Like Paul Rahe, I find optimism in this. Rahe writes in a recent article:

The simple truth is that the welfare state is bankrupt. The money that earners pay for Medicare does not come close to covering the costs. This year, Social Security will pay out more money than it takes in.

Ever so slowly, education is showing up in this conversation — though Rahe does not mention it in his excellent article. Yet when the welfare state is bankrupt there is no money for public schools.

Replacing public schools has been off the table for reasons that have been hammered into our thinking since our grandparents and theirs were children. School is eagerly anticipated by little children. Teachers are to be deeply admired and protected. The senior prom is one of life’s great moments. The public schools are a great American achievement. How many of those and the many other preconceptions of schooling were true for most of us? How many for the newest generation of American kids?

Obama has now lifted his chin and resolved to make education better by 2020. What he has proposed is to spend billions of federal dollars, many of them given to the states with the proviso that the receiving states not reduce their own k-12 spending.

As the states run out of money and the federal deficit falls off the cliff, public schooling will be broke.

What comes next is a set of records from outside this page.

==> src/rtl/mux_arb_pkg.sv <==
// Shared definitions for the 2:1 mux arbiter: FSM state encoding and the default hold limit.
package mux_arb_pkg;

    typedef enum logic [1:0] {
        IDLE = 2'b00,
        OWN0 = 2'b01,
        OWN1 = 2'b10
    } state_e;

    localparam int HOLD_MAX_DEFAULT = 8;

endpackage

==> src/rtl/mux_arb_hold_cnt.sv <==
// Saturating hold counter: counts cycles an owner has held the grant, flags when HOLD_MAX-1 is reached.
module mux_arb_hold_cnt
    import mux_arb_pkg::*;
#(
    parameter int HOLD_MAX = HOLD_MAX_DEFAULT
) (
    input  logic clk,
    input  logic rst,
    input  logic clr,
    input  logic en,
    output logic expired
);

    localparam int              CNT_W    = $clog2(HOLD_MAX) + 1;
    localparam logic [CNT_W-1:0] CNT_LAST = CNT_W'(HOLD_MAX - 1);

    logic [CNT_W-1:0] cnt_q;
    logic [CNT_W-1:0] cnt_d;

    // Stops at CNT_LAST so a long uncontested hold never wraps back to a fresh count.
    always_comb begin
        cnt_d = cnt_q;
        if (clr) begin
            cnt_d = '0;
        end else if (en && (cnt_q != CNT_LAST)) begin
            cnt_d = cnt_q + CNT_W'(1);
        end
    end

    always_ff @(posedge clk) begin
        if (rst) begin
            cnt_q <= '0;
        end else begin
            cnt_q <= cnt_d;
        end
    end

    assign expired = (cnt_q == CNT_LAST);

endmodule

==> src/rtl/mux_21_arbiter.sv <==
// Round-robin arbiter driving the select of a downstream 2:1 mux.
// Define MUX_ARB_TIMEOUT_EN to force an owner hand-off after HOLD_MAX cycles when the other source waits.
module mux_21_arbiter
    import mux_arb_pkg::*;
#(
    parameter int HOLD_MAX = HOLD_MAX_DEFAULT
) (
    input  logic       clk,
    input  logic       rst,
    input  logic [1:0] REQ,
    input  logic       DONE,
    output logic       S,
    output logic [1:0] GNT,
    output logic       BUSY
);

    state_e state_q, state_d;
    logic   s_q, s_d;
    logic   last_q, last_d;
    logic   hold_expired;

`ifdef MUX_ARB_TIMEOUT_EN
    logic hold_clr;
    logic hold_en;

    assign hold_clr = (state_d != IDLE) && (state_d != state_q);
    assign hold_en  = (state_q != IDLE);

    mux_arb_hold_cnt #(
        .HOLD_MAX (HOLD_MAX)
    ) u_hold_cnt (
        .clk     (clk),
        .rst     (rst),
        .clr     (hold_clr),
        .en      (hold_en),
        .expired (hold_expired)
    );
`else
    assign hold_expired = 1'b0;
`endif

    // NOTE: every output of this block gets a default first, so no path leaves it unassigned and no latch is inferred.
    always_comb begin
        state_d = state_q;
        s_d     = s_q;
        last_d  = last_q;

        unique case (state_q)
            IDLE: begin
                if (REQ == 2'b01) begin
                    state_d = OWN0;
                end else if (REQ == 2'b10) begin
                    state_d = OWN1;
                end else if (REQ == 2'b11) begin
                    state_d = last_q ? OWN0 : OWN1;
                end
            end
            OWN0: begin
                if (DONE || !REQ[0] || (hold_expired && REQ[1])) begin
                    state_d = REQ[1] ? OWN1 : IDLE;
                end
            end
            OWN1: begin
                if (DONE || !REQ[1] || (hold_expired && REQ[0])) begin
                    state_d = REQ[0] ? OWN0 : IDLE;
                end
            end
            default: state_d = IDLE;
        endcase

        // Select and last-served pointer follow the owner; IDLE keeps the previous select.
        if (state_d == OWN0) begin
            s_d    = 1'b0;
            last_d = 1'b0;
        end else if (state_d == OWN1) begin
            s_d    = 1'b1;
            last_d = 1'b1;
        end
    end

    // NOTE: state registers use non-blocking assignments so all flops update together from pre-edge values.
    always_ff @(posedge clk) begin
        if (rst) begin
            state_q <= IDLE;
            s_q     <= 1'b0;
            last_q  <= 1'b1;
        end else begin
            state_q <= state_d;
            s_q     <= s_d;
            last_q  <= last_d;
        end
    end

    assign GNT  = {state_q == OWN1, state_q == OWN0};
    assign BUSY = (state_q != IDLE);
    assign S    = s_q;

endmodule

==> config.mk <==
export PLATFORM = sky130hd
export DESIGN_NAME = mux_21_arbiter
export DESIGN_NICKNAME = d
export VERILOG_FILES = /design/src/rtl/mux_arb_pkg.sv /design/src/rtl/mux_arb_hold_cnt.sv /design/src/rtl/mux_21_arbiter.sv
export SDC_FILE = /design/constraint.sdc
export NUM_CORES = 1
export LEC_CHECK = 0
export CAP_MARGIN = 10
export CORE_AREA = 2 2 39 41
export CTS_BUF_LIST = sky130_fd_sc_hd__clkbuf_8
export CTS_CLUSTER_SIZE = 28
export DETAILED_ROUTE_END_ITERATION = 12
export DIE_AREA = 0 0 41 43
export DONT_BUFFER_PORTS = 1
export HOLD_SLACK_MARGIN = 0.05
export SLEW_MARGIN = 30
export SYNTH_ARGS = -nofsm -noshare
export SYNTH_HDL_FRONTEND = slang
export SYNTH_HIERARCHICAL = 1
export SYNTH_SLANG_ARGS = --single-unit
==> constraint.sdc <==
create_clock -name clk -period 2.53 [get_ports clk]
set_input_delay 0.759 -clock clk [delete_from_list [all_inputs] [get_ports clk]]
set_output_delay 0.759 -clock clk [all_outputs]
set_load 0.005 [all_outputs]
Word level (Yosys, flattened, before mapping):

Cells that the tools add are included.

* register bits after elaboration: 4
* bits of input ports: 5
* output and inout bits: 4
* word-level logic and storage cells: 29

* equality and inequality tests: 7
* muxes and demuxes: 11
* reductions and logical operators: 8

Operator list (count)
* $mux 2: 7
* $eq 2x2->1 const B: 4
* $eq 2x1->1 const B: 3
* $pmux 2 s3: 1
* $reduce_bool 2->1: 2
* $mux 1: 3
* $logic_not 1->1: 2
* $logic_not 2->1: 1
* $logic_or 1x1->1: 2
* $reduce_or 2->1: 1

Logic depth before layout (Yosys ltp):

* depth after elaboration: 8
* mapped depth: 6

Worst setup path after synthesis:

No wires, ideal clock.

* path type: input-to-reg
* start: input port DONE
* end: register last_q
* setup time: 0.123 ns
* data arrival time: 2.008 ns
* required time: 2.407 ns
* slack: 0.399 ns
* cell stages on the path: 6
* buffers on the path: 0
* cell sequence: mux2_1 -> o221ai_1 -> and2_2 -> ha_1 -> mux2i_1 -> or2_2

* longest elaborated chain between the ends: 5
* elaborated cells between the ends (all ways): 9
* those cells by class: eq/ne: 2; mux: 4; reduce/logical: 3

Ends and longest elaborated chain
* start: declaration: RTL line mux_21_arbiter.sv:11 `input logic DONE,`
* $logic_or 1x1->1, on equally long branches: RTL line mux_21_arbiter.sv:64, mux_21_arbiter.sv:59
* $mux 2, on equally long branches: RTL line mux_21_arbiter.sv:64, mux_21_arbiter.sv:59
* $pmux 2 s3 *: RTL line mux_21_arbiter.sv:48 `unique case (state_q)`
* via state_d[1]: RTL line mux_21_arbiter.sv:17 `state_e state_q, state_d;`
* $eq 2x1->1 / $eq 2x2->1 (equally long branches): RTL line mux_21_arbiter.sv:72, mux_21_arbiter.sv:75
* $mux 1 / $reduce_bool 2->1 (equally long branches)
* end signal: assignment: RTL line mux_21_arbiter.sv:90 `last_q <= last_d;`
* end: declaration: RTL line mux_21_arbiter.sv:19 `logic last_q, last_d;`

The timed path passes the listed nets; every way through them passes the cells marked *.
A chain may end at the register's enable or synchronous reset.

Worst setup path in the final report:

Same ends and word-level chain as after synthesis.

==> key figures <==
Run status
  – Status: finished clean

Drt
  – Via Count: 213
  – Via density: 4.53
  – Routed len/inst: 9.98 µm
  – Drt total wl: 469 µm
  – Routed Antenna Nets: 0
  – Post-route DRC: 0
  – Detailed Route Iter0 Violations: 3
  – TritonRoute pass-1 iters: 2

Floorplanning
  – Site Rows: 14
  – Die area: 1760 µm²
  – I/O pin cnt: 9
  – Die X: 41 µm
  – Core ar.: 1380 µm²
  – Initial core utilization: 19.3%
  – DIE HEIGHT: 43 µm

Job
  – Max-cap violations: 0

Timing
  – Sum of negative setup slack: 0 ns
  – PnR worst setup slack: 0.539 ns
  – Slew Viols, Final: 0
  – Worst Tran Pin Value: 0.258 ns
  – Max transition margin: 82.8%
  – Fin crit share: 78.7%
  – FMAX: 0.502 GHz
  – Fin crit period: 1.99 ns
  – Hold Vio Cnt, Final: 0
  – RSZ-0062 raised after global routing: false
  – Clk_skew: 0.000414 ns
  – Hold Slack: 0.508 ns
  – Count of final setup violators: 0

Final layout
  – Design Area, Final: 329 µm²
  – Most common cell after layout, fill and taps aside: dfxtp_1
  – Commonest non-fill, non-tap cells in the layout: 4 x dfxtp_1, 3 x clkbuf_8
  – Layout fillers: 157
  – Finished Layout Cells: 47
  – Fin util: 23.8%
  – Nets: 40
  – Area delta synth->final: 22.9%
  – Diode count: 0
  – Layout cells sized above 1: 22.6%

Global routing
  – First-pass GRT wire length: 765 µm
  – GRT Util Overall: 6.92%
  – Initial antenna violation count: 0
  – Number of global-route vias before repair: 200
  – Pin count of the biggest net entering global routing: 10
  – Remaining Overflow, GRT: 0

Power and ir drop
  – VDD IR max: 289 µV
  – Pwr Total: 235 µW
  – Leakage: 0.154 nW
  – Power per cell area: 715 nW/µm²

Worst setup path
  – Critical path origin: DONE
  – Worst EP required: 2.62 ns
  – Setup CP Type: input port to flop
  – Reg2Reg Depth: 6
  – RR Startpoint: state_q[1]$_SDFF_PP0_
  – Worst Path Max Fanout: 6
  – WP data arrival: 2.08 ns
  – Worst reg-to-reg setup slack: 0.72 ns
  – CP Launch Type: input port
  – Crit. End Element: flop
  – RR Endpoint: last_q$_SDFFE_PP1P_

Placed design
  – Post-placement cell count: 44
  – Place WS: 0.311 ns
  – Buffers added on ports: 0
  – Gpl congestion: 0.656
  – Area after DPL: 288 µm²
  – Hpwl dp: 363 µm

Logic synthesis
  – Synth Area in Simple Gates: 35.0%
  – Mux cell area share after synthesis: 12.1%
  – Synth Register Bits: 4
  – Main combinational cell family by area after synthesis: simple AND/OR/NAND/NOR gates
  – Sequential area share after synthesis: 29.9%
  – Synth area leader: dfxtp_1
  – Top cells by area, synth: dfxtp_1 30%, ha_1 9.3%, mux2_1 8.4%
  – Synthesized area per cell: 9.56 µm²
  – Compound-Gate Fraction of Synth Area: 12.1%
  – Synth unique cells: 15
  – Yosys warns: 6
  – Syn_nets: 35
  – Synth top area share: 29.9%
  – XOR/XNOR Fraction of Synth Area: 0%
  – Post-Syn Area: 268 µm²
  – Adder-cell area share of the yosys netlist: 9.35%
  – Cells after synthesis: 28

Clock tree
  – Clk root buf: clkbuf_8
  – CTS Buf Count: 3
  – Post-CTS sizing: 0
  – Hold-fix buffers, CTS: 0
  – Clock Latency Late Sink: 0.21 ns
  – CTS Buffer Depth: 2
  – CTS tree: built
  – Post-CTS setup buffers: 0
  – Reg clk slew, reported paths: 0.03 ns
  – Clock Sinks: 4
  – Htree depth: 1

Hold path
  – Min-Delay Path Depth: 2
  – Hold Path End: S$_SDFFE_PP0N_
  – Hold Path Origin: S$_SDFFE_PP0N_
  – Worst Hold Class: flop to flop
==> cell families after synthesis <==
logic type               Yosys count
AND/OR/NAND/NOR                   14
AO/OA/AOI/OAI                      4
flip-flops                         4
multiplexers                       3
adder cells (fa/ha/maj)            2
buffers and inverters              1
==> worst max-delay path, stage by stage <==
cell,delay [ns]
mux2_1,0.29
o221ai_1,0.24
and2_2,0.19
ha_1,0.22
mux2i_1,0.12
or2_2,0.26
==> per-layer routing <==
metal	wire, µm	GRT usage [%]	part of all wire [%]
met1	237	8.01	51
met2	166	7.50	35
met3	65	7.33	14
met5	0	0	0
met4	0	4.00	0
==> where the power goes <==
| group | total [mW] | internal (mW) | switching (mW) |
|---|---|---|---|
| Clock | 0.130 | 0.101 | 0.0285 |
| Combinational | 0.0317 | 0.0187 | 0.0130 |
| Sequential | 0.0741 | 0.0686 | 0.00548 |
==> registers in the layout, indices dropped and copies added, names as in the netlist <==
signal	flops
S	1
last_q	1
state_q	2
==> area by class of cell <==
type                            instances  area [µm²]  share of cell area, %
Tap cell                               16        20.0                   6.08
Multi-Input combinational cell         23         184                   55.9
Clock buffer                            3        41.3                   12.5
Sequential cell                         4        80.1                   24.3
Inverter                                1        3.75                   1.14
==> synthesized netlist by cell type <==
library cell	count
o221ai_1	2
dfxtp_1	4
inv_1	1
nand2_1	2
a21boi_0	2
ha_1	2
nor3_1	1
mux2_1	2
and3b_1	2
nor2_1	1
and2_2	2
mux2i_1	1
or2_2	2
or3b_1	2
and2b_1	2
==> worst max path at each step <==
stage | to | slack (ns) | cells past startpoint
after floorplan | last_q$_SDFFE_PP1P_ | 0.40 | 6
after global placement | last_q$_SDFFE_PP1P_ | 0.33 | 6
after detailed placement | last_q$_SDFFE_PP1P_ | 0.31 | 6
after CTS | last_q$_SDFFE_PP1P_ | 0.53 | 6
after global routing | last_q$_SDFFE_PP1P_ | 0.45 | 6
final | last_q$_SDFFE_PP1P_ | 0.54 | 6
Power figures use the tool's default switching activity.
==> patch 1 (same flow settings) <==
Make the reset (`rst`) asynchronous in one clocked block.
--- a/src/rtl/mux_21_arbiter.sv
+++ b/src/rtl/mux_21_arbiter.sv
@@ -81,3 +81,3 @@
     // NOTE: state registers use non-blocking assignments so all flops update together from pre-edge values.
-    always_ff @(posedge clk) begin
+    always_ff @(posedge clk or posedge rst) begin
         if (rst) begin
Formal check against the unedited RTL: differs if rst is asserted again (counterexample within 4 cycles, from zero or initial values and one cycle with rst high); with rst held inactive, the same outputs for 10 cycles.
==> patch 1 against the unedited design <==
Sequential cell count unchanged. Clock skew up 0.0067 ns. First-iteration DRC count did not move. Critical path depth decreased by 5. Total power increased by 32%. Die area stayed put. Area after synthesis decreased by 14%. Count of clock-buffer cells in the layout unchanged. Sequential power grew 48%. Worst setup slack improved by 0.25 ns. Wire length down 7.2%. Design area decreased by 10%. Largest power group unchanged.
==> patch 1: results (changes against the unedited design) <==
| Metric | Value |
|---|---|
| CP max stage delay | `0.43 ns (was 0.29 ns)` |
| Number of global-route vias before repair | `182 (was 200)` |
| Combinational Power Share | `19.9% (was 13.5%)` |
| Clk pwr | `140 µW (was 130 µW)` |
| Final setup margin | `0.794 ns (was 0.539 ns)` |
| Top post-synthesis cells by count | `a21oi_1, dfrtp_1, inv_1, nor2_1, nor2b_1` |
| Async S/R FF share, synth | `100% (was 0%)` |
| R2r setup slk | `0.86 ns (was 0.72 ns)` |
| Nets | `36 (was 40)` |
| Slowest CP cell | `dfrtp_1 (was mux2_1)` |
| # H-tree levels | `1 (unchanged)` |
| Largest net degree at the start of global routing | `8 (was 10)` |
| Post-CTS Setup Inserts | `0 (unchanged)` |
| Outcome | `completed (unchanged)` |
| Levels on crit path | `1 (was 6)` |
| Sequential area share after synthesis | `44.0% (was 29.9%)` |
| Max FO, Critical Path | `7 (was 6)` |
| Vias per inst | `4.29 (was 4.53)` |
| Post-DP HPWL | `339 µm (was 363 µm)` |
| Pre-antenna DRT Iters | `4 (was 2)` |
| Library cells used by synthesis | `16 (was 15)` |
| Mapped Nets | `31 (was 35)` |
| Largest delay share family, worst path | `flip-flops (was simple AND/OR/NAND/NOR gates)` |
| Max reg flops | `2 (unchanged)` |
| Top cells by area, synth | `dfrtp_1, dfstp_2, a21oi_1 (was dfxtp_1, ha_1, mux2_1)` |
| Worst reg2reg path endpoint | `S (was last_q)` |
| Syn Std Cell Area | `230 µm² (was 268 µm²)` |
| Worst-path clk slew | `~0.040 ns` |
| Worst r2r path cells | `6 (unchanged)` |
| Clock power share | `44.8% (was 55.0%)` |
| Gr usage total | `6.75% (was 6.92%)` |
| Layout cell share with drive strength beyond 1 | `24.1% (was 22.6%)` |
| Cts hold-fix bufs | `0 (unchanged)` |
| DP Area | `250 µm² (was 288 µm²)` |
| Setup Skew | `0.00707 ns (was 0.000414 ns)` |
| Sw frac | `29.1% (was 20.0%)` |
| Worst-case vdd ir drop | `293 µV (was 289 µV)` |
| Post-synth EDFFs | `0 (unchanged)` |
| Slew headroom | `83.1% (was 82.8%)` |
| Cells after Synth | `25 (was 28)` |
| Static Leak | `0.000146 µW (was 0.000154 µW)` |
| Synth Area in Compound Gates | `28.8% (was 12.1%)` |
| Hold WS | `0.305 ns (was 0.508 ns)` |
| Dpl ws | `0.796 ns (was 0.311 ns)` |
| Vias | `193 (was 213)` |
| Crit path to | `BUSY (was last_q)` |
| First-pass GRT wire length | `717 µm (was 765 µm)` |
| Post-Synth Adder-Cell Area | `5.43% (was 9.35%)` |
| Class of the worst hold path | `input port to async pin (was flop to flop)` |
| RePlAce Congestion | `0.677 (was 0.656)` |
| Crit. Startpoint | `state_q[0] (was DONE)` |
| DRT Wirelength | `435 µm (was 469 µm)` |
| Mux cell area share after synthesis | `0% (was 12.1%)` |
| Register area | `101 µm² (was 80.1 µm²)` |
| WP data arrival | `0.98 ns (was 2.08 ns)` |
| IO buf count | `0 (unchanged)` |
| Reg-to-Reg Start | `last_q (was state_q[1])` |
| Placed insts | `41 (was 44)` |
patch 1: cell types whose count changed after synthesis, sizes merged, moves of 2 or more:
| cell | before | now |
|---|---|---|
| dfxtp | 4 | 0 |
| a21oi | 0 | 3 |
| dfrtp | 0 | 3 |
| inv | 1 | 4 |
| a21boi | 2 | 0 |
| and2 | 2 | 0 |
| and2b | 2 | 0 |
| and3b | 2 | 0 |
| mux2 | 2 | 0 |
| nand2 | 2 | 0 |
| nor2 | 1 | 3 |
| nor2b | 0 | 2 |
| o221ai | 2 | 0 |
| or3b | 2 | 0 |
patch 1: routing by layer:
metal  vias to the layer above  track usage [%]  part of all wire [%]
met5                         -                0                     0
met4                         0             8.00                   4.4
met3                         4             3.14                    13
met2                        13             7.19                    41
met1                        83             8.47                    41
li1                         93                -                     -
patch 1: layout make-up:
class	instances	share of cell area (%)
clock buffer	3	14.0
tap	16	6.78
multi-input combinational	17	38.6
sequential	4	34.3
clock inverter	1	1.27
inverter	4	5.08
==> patch 2 (config.mk and constraints unchanged) <==
Without the edit above. The option `MUX_ARB_TIMEOUT_EN` is turned on by a define.
--- a/src/rtl/mux_21_arbiter.sv
+++ b/src/rtl/mux_21_arbiter.sv
@@ -2,2 +2,4 @@
 // Define MUX_ARB_TIMEOUT_EN to force an owner hand-off after HOLD_MAX cycles when the other source waits.
+`define MUX_ARB_TIMEOUT_EN
+
 module mux_21_arbiter
Formal check against the unedited RTL: not equivalent (Yosys sat finds a counterexample within 10 cycles, from zero or initial values and one cycle with rst high).
==> patch 2 against the unedited design <==
Sequential share of layout area is 2.6 points higher. Register-to-register slack got worse by 0.41 ns. Largest cell class unchanged. Critical path type is now flop to flop. Highest routed layer is now met4. Clock power grew 20%. Design area rose by 81%. Total power up 54%. Largest power group unchanged. Worst setup slack lost 0.23 ns. Wire length rose by 110%. Sequential cell count is 4 higher. Worst hold slack worse by 0.0056 ns. Area after synthesis grew 100%.
==> patch 2: results (changes against the unedited design) <==
| Metric | Value |
|---|---|
| Setup Skew | `0.000339 ns (was 0.000414 ns)` |
| Layout cell share with drive strength beyond 1 | `21.9% (was 22.6%)` |
| Root buffer cell | `clkbuf_8 (unchanged)` |
| Clk buf depth | `2 (unchanged)` |
| Post-Synth Adder-Cell Area | `9.37% (was 9.35%)` |
| DP Area | `554 µm² (was 288 µm²)` |
| WP data arrival | `2.37 ns (was 2.08 ns)` |
| Worst-case vdd ir drop | `289 µV (about the same)` |
| Drt first-iter violations | `3 (unchanged)` |
| Detailed-route wire length per cell | `12.2 µm (was 9.98 µm)` |
| Mux cell area share after synthesis | `0% (was 12.1%)` |
| Slew headroom | `75.4% (was 82.8%)` |
| Slowest CP cell | `dfxtp_1 (was mux2_1)` |
| Yosys warns | `6 (unchanged)` |
| First-pass GRT wire length | `1510 µm (was 765 µm)` |
| Largest regs | `u_hold_cnt/cnt_q (4), state_q (2)` |
| Gr usage total | `13.3% (was 6.92%)` |
| IO buf count | `0 (unchanged)` |
| Sequential area share after synthesis | `30.0% (was 29.9%)` |
| Nets | `75 (was 40)` |
| Largest delay share family, worst path | `simple AND/OR/NAND/NOR gates (unchanged)` |
| Num CTS Buffers | `3 (unchanged)` |
| Top cells by area, synth | `dfxtp_1, ha_1, nor2b_1 (was dfxtp_1, ha_1, mux2_1)` |
| Number of global-route vias before repair | `370 (was 200)` |
| XOR/XNOR Fraction of Synth Area | `0% (unchanged)` |
| Library cells used by synthesis | `28 (was 15)` |
| Post-DP HPWL | `729 µm (was 363 µm)` |
| Pre-antenna DRT Iters | `4 (was 2)` |
| Filler Cell Count | `140 (was 157)` |
| Async S/R FF share, synth | `0% (unchanged)` |
| Worst skew pair latency | `0.23 ns (was 0.21 ns)` |
| # H-tree levels | `1 (unchanged)` |
| Worst-path clk slew | `~0.040 ns` |
| Mapped Nets | `70 (was 35)` |
| Max FO, Critical Path | `8 (was 6)` |
| RePlAce Congestion | `0.660 (was 0.656)` |
| Outcome | `completed (unchanged)` |
| Top post-synthesis cells by count | `dfxtp_1, inv_1, nand2_1, nor2_1` |
| Vias per inst | `5.26 (was 4.53)` |
| Synth Area in Compound Gates | `23.9% (was 12.1%)` |
| Largest net degree at the start of global routing | `9 (was 10)` |
| CP max stage delay | `0.33 ns (was 0.29 ns)` |
| Antenna cell count | `0 (unchanged)` |
| Static Leak | `0.000278 µW (was 0.000154 µW)` |
| Initial antenna violation count | `0 (unchanged)` |
==> patch 2: cell types whose count changed in the layout (fill, tap and decap cells not counted), sizes merged, moves of 4 or more <==
cell and change:
a21oi +4, dfxtp +4, inv +5, nor2 +4
nor2b +4
==> patch 2: final timing paths <==
check / cells after the start / slack [ns] / from / endpoint
worst min-delay path: 2 / 0.50 / u_hold_cnt/cnt_q[3] / u_hold_cnt/cnt_q[3]
worst max-delay path: 10 / 0.31 / u_hold_cnt/cnt_q[0] / u_hold_cnt/cnt_q[1]
worst max register to register: 10 / 0.31 / u_hold_cnt/cnt_q[0] / u_hold_cnt/cnt_q[1]
worst min register to register: 2 / 0.50 / u_hold_cnt/cnt_q[3] / u_hold_cnt/cnt_q[3]
==> patch 2: per-layer routing <==
layer	up-vias	track usage, %	part of all wire [%]
met4	0	10.0	2.4
li1	224	-	-
met5	-	0	0
met3	4	6.28	6.3
met1	184	18.8	49
met2	9	14.7	42
==> patch 2: final cells by class <==
| type | instances | share of cell area, % |
|---|---|---|
| Sequential cell | 8 | 26.9 |
| Tap cell | 16 | 3.36 |
| Multi-Input combinational cell | 47 | 59.0 |
| Inverter | 6 | 3.78 |
| Clock buffer | 3 | 6.93 |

History is full of surprises. Who would have thought that the sacrosanct public schools would close because they became unsustainable? The education blob that has resisted reform for decades would melt away because there was no more public money to throw into it?

And the kids? Here is the most stupendous surprise in the history of human learning: Each kid will learn anything and everything from the device in his or her hand. The cost is miniscule — less to provide handschooling for every kid in American than say cover the Chicago public schools expenditures for a year or two. The generations that will rebuild the future will not be stunted by public schooling. There is something to be optimistic about!

And we have Obama to thank, because by ripping away the veils to reveal the socialist core of public education and speeding the nanny state bankruptcy, he is going to cause real learning to emerge in our children’s hands long before 2020.